■ **WHAT IS EXPECTED**:
Using the entries that follow, write out the line containing "localparam logic [POOL_CFG_W-1:0]", the line containing "module ppa_slot_alu import", and every line between them, exactly and nothing else.

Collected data
··········
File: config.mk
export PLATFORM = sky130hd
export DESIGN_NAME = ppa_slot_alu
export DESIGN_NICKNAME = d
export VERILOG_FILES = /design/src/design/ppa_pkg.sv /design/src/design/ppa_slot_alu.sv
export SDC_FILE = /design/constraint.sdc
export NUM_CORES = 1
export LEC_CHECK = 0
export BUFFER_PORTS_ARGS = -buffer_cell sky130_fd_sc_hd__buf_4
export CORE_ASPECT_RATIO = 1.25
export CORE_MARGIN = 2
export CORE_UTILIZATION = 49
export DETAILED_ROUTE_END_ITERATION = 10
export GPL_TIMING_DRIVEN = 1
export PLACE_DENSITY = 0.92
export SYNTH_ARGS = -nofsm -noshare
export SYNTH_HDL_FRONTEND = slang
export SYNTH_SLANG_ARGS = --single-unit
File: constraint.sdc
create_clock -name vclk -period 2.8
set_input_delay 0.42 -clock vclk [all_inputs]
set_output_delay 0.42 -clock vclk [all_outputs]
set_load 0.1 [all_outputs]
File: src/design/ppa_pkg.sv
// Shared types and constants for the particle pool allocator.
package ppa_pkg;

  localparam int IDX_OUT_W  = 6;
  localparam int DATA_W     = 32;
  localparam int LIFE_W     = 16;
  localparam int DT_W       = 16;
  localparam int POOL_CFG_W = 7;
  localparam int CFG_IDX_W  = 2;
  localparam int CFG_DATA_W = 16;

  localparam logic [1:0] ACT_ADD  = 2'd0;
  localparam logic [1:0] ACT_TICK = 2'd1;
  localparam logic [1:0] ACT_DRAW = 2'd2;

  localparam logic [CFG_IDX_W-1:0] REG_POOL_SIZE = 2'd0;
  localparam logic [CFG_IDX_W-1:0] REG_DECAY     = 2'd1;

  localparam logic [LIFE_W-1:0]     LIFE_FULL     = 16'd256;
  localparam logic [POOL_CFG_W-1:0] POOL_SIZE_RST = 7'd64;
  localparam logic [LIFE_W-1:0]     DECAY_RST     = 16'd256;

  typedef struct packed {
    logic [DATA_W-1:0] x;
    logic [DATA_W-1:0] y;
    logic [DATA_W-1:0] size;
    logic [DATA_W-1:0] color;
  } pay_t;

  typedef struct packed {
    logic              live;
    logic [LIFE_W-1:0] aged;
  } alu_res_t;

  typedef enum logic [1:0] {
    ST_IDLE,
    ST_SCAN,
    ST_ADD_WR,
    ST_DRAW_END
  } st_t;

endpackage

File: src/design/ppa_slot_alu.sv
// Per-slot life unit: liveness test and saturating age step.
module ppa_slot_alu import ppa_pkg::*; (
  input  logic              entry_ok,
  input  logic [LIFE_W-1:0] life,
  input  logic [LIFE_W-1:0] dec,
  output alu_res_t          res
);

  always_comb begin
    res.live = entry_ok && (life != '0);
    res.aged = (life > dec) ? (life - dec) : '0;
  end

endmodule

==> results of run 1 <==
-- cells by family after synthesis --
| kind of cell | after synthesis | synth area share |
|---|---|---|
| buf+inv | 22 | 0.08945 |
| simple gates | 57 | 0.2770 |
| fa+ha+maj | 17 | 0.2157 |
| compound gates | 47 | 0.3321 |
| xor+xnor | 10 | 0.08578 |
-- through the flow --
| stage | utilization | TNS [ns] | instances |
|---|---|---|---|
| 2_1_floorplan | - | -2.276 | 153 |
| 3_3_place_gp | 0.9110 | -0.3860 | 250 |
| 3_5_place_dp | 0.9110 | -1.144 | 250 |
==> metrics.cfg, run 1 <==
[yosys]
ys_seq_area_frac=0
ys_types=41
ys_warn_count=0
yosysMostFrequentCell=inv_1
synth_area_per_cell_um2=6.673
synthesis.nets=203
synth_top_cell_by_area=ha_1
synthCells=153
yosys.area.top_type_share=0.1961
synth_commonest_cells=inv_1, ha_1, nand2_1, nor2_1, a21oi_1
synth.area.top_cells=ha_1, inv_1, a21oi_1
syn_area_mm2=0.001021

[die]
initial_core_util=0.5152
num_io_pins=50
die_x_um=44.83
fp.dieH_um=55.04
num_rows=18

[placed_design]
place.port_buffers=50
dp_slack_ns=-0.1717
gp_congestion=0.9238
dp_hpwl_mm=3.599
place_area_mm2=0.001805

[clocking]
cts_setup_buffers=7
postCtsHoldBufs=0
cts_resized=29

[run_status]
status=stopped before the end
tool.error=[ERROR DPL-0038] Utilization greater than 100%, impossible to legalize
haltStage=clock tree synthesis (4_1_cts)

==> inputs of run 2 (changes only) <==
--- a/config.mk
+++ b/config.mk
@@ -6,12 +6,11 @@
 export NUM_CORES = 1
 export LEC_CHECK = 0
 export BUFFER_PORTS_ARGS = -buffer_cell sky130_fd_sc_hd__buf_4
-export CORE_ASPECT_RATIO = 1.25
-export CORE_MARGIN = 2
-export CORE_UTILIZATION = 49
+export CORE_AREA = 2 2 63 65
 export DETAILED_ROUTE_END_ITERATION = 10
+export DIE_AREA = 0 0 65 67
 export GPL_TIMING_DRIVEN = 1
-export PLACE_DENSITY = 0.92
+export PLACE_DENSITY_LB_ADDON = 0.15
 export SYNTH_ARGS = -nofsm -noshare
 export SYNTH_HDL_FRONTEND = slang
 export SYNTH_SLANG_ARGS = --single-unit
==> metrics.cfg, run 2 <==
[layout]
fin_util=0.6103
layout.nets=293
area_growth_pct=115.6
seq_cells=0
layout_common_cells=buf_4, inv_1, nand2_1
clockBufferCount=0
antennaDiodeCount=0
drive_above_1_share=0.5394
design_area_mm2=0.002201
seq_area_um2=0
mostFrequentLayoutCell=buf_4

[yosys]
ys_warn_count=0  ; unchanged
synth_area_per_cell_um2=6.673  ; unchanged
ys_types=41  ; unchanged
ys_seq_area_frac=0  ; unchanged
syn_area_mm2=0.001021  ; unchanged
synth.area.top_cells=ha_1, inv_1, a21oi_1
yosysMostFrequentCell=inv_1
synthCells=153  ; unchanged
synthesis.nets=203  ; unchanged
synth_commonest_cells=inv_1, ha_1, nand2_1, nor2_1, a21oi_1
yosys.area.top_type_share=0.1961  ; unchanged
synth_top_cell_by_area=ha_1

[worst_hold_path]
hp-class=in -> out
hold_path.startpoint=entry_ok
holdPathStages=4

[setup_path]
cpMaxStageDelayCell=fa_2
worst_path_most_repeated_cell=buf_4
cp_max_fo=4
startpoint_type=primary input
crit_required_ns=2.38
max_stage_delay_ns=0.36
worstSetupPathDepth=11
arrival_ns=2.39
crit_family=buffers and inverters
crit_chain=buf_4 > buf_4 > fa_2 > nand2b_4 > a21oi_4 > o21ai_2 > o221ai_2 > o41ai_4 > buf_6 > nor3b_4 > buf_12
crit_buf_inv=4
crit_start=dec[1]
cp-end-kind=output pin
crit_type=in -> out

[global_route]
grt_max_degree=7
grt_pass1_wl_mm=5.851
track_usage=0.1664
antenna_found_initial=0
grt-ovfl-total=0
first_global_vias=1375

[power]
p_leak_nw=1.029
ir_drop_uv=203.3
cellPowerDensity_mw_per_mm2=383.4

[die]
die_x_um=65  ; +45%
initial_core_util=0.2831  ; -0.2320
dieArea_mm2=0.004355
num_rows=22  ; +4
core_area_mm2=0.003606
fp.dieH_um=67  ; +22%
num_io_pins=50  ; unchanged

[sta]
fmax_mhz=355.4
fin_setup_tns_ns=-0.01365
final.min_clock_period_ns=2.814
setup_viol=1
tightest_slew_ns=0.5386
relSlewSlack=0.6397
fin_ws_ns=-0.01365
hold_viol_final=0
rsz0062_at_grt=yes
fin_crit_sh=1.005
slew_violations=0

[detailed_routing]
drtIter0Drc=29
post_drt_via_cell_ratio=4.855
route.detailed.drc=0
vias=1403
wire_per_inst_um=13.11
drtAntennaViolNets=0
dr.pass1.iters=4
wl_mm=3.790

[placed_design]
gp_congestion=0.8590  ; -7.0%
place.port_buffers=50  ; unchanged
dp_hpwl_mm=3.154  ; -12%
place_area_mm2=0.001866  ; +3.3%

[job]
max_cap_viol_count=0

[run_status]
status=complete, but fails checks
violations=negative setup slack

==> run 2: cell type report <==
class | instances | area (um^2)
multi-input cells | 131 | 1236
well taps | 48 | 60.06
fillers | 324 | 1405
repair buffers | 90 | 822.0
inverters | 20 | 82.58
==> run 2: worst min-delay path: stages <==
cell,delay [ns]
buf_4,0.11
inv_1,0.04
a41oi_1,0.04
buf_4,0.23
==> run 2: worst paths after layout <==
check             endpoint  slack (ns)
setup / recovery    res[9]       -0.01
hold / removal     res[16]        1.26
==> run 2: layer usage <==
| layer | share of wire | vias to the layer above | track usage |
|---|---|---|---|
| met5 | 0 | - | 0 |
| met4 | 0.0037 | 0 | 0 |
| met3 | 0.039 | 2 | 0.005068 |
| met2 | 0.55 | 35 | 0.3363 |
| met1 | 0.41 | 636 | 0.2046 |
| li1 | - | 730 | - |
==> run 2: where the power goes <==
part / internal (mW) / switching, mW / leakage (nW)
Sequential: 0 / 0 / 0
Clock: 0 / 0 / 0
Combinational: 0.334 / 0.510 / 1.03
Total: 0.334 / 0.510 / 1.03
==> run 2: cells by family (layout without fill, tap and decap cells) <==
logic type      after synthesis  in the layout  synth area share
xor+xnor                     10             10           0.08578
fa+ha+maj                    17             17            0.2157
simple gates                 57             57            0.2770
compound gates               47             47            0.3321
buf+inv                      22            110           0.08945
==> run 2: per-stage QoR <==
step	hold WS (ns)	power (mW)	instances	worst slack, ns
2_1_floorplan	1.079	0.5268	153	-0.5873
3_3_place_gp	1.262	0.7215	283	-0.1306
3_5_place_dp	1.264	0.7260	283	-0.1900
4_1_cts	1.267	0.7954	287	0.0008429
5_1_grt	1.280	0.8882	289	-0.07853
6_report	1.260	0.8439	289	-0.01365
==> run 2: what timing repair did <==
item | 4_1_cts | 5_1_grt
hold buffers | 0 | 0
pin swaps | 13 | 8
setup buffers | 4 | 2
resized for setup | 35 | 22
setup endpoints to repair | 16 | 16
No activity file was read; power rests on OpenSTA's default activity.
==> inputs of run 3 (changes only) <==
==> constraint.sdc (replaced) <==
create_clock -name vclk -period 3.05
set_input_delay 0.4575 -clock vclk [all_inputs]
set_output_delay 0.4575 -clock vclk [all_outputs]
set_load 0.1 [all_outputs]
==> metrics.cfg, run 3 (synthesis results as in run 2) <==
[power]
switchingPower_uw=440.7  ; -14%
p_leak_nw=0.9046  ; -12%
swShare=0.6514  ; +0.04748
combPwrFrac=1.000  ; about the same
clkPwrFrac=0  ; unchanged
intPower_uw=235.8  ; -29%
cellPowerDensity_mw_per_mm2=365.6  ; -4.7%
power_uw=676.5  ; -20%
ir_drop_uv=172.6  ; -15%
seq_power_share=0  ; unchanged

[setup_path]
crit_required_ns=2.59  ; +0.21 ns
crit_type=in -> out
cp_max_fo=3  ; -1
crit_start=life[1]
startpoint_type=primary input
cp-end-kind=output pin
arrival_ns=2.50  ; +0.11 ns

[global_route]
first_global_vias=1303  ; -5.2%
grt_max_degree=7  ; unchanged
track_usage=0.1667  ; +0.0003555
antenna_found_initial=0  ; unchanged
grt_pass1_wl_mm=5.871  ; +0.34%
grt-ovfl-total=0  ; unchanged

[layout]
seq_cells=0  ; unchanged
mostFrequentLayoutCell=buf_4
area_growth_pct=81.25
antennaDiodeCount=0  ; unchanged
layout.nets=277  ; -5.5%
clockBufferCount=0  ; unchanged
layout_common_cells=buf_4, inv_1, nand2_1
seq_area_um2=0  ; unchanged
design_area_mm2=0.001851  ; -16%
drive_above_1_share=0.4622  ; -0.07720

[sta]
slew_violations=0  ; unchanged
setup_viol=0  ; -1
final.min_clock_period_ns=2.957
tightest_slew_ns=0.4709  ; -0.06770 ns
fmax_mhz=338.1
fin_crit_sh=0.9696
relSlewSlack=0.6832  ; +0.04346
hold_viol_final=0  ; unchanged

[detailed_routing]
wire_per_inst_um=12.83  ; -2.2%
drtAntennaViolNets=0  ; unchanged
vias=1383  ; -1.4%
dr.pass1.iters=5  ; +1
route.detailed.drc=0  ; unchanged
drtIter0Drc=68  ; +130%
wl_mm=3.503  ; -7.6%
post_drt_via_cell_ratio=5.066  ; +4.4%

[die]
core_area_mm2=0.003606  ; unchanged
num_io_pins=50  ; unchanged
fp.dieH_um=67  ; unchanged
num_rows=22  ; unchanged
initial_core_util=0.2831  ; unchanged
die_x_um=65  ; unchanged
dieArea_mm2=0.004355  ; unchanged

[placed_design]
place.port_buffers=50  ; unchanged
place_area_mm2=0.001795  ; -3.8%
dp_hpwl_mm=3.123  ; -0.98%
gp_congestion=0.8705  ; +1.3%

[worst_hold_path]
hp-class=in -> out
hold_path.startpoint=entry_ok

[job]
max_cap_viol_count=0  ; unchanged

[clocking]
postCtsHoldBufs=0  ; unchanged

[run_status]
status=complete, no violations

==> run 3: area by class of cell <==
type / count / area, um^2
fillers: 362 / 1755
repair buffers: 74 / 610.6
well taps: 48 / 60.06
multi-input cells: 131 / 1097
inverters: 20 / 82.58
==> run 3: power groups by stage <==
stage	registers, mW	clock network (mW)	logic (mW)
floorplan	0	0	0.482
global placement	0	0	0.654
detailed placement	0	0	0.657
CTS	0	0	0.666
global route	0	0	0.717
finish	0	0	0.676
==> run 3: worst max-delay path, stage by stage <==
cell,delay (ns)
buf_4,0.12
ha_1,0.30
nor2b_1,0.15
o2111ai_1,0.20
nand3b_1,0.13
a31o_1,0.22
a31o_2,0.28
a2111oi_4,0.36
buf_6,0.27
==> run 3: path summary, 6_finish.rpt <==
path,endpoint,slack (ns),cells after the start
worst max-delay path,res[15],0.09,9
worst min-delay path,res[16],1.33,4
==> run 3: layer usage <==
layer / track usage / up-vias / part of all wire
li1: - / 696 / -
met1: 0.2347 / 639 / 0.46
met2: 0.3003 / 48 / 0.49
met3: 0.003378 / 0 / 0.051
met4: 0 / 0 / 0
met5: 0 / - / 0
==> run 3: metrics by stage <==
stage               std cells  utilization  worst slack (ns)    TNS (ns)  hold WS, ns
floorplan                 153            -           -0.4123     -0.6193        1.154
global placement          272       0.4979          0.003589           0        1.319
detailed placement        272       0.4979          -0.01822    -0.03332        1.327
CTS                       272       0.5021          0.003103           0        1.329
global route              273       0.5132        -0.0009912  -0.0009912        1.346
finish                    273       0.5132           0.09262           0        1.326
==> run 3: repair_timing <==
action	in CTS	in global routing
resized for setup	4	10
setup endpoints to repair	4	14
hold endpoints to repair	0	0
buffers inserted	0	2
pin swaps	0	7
··········
■ **RESPONSE**:
  localparam logic [POOL_CFG_W-1:0] POOL_SIZE_RST = 7'd64;
  localparam logic [LIFE_W-1:0]     DECAY_RST     = 16'd256;

  typedef struct packed {
    logic [DATA_W-1:0] x;
    logic [DATA_W-1:0] y;
    logic [DATA_W-1:0] size;
    logic [DATA_W-1:0] color;
  } pay_t;

  typedef struct packed {
    logic              live;
    logic [LIFE_W-1:0] aged;
  } alu_res_t;

  typedef enum logic [1:0] {
    ST_IDLE,
    ST_SCAN,
    ST_ADD_WR,
    ST_DRAW_END
  } st_t;

endpackage

File: src/design/ppa_slot_alu.sv
// Per-slot life unit: liveness test and saturating age step.
module ppa_slot_alu import ppa_pkg::*; (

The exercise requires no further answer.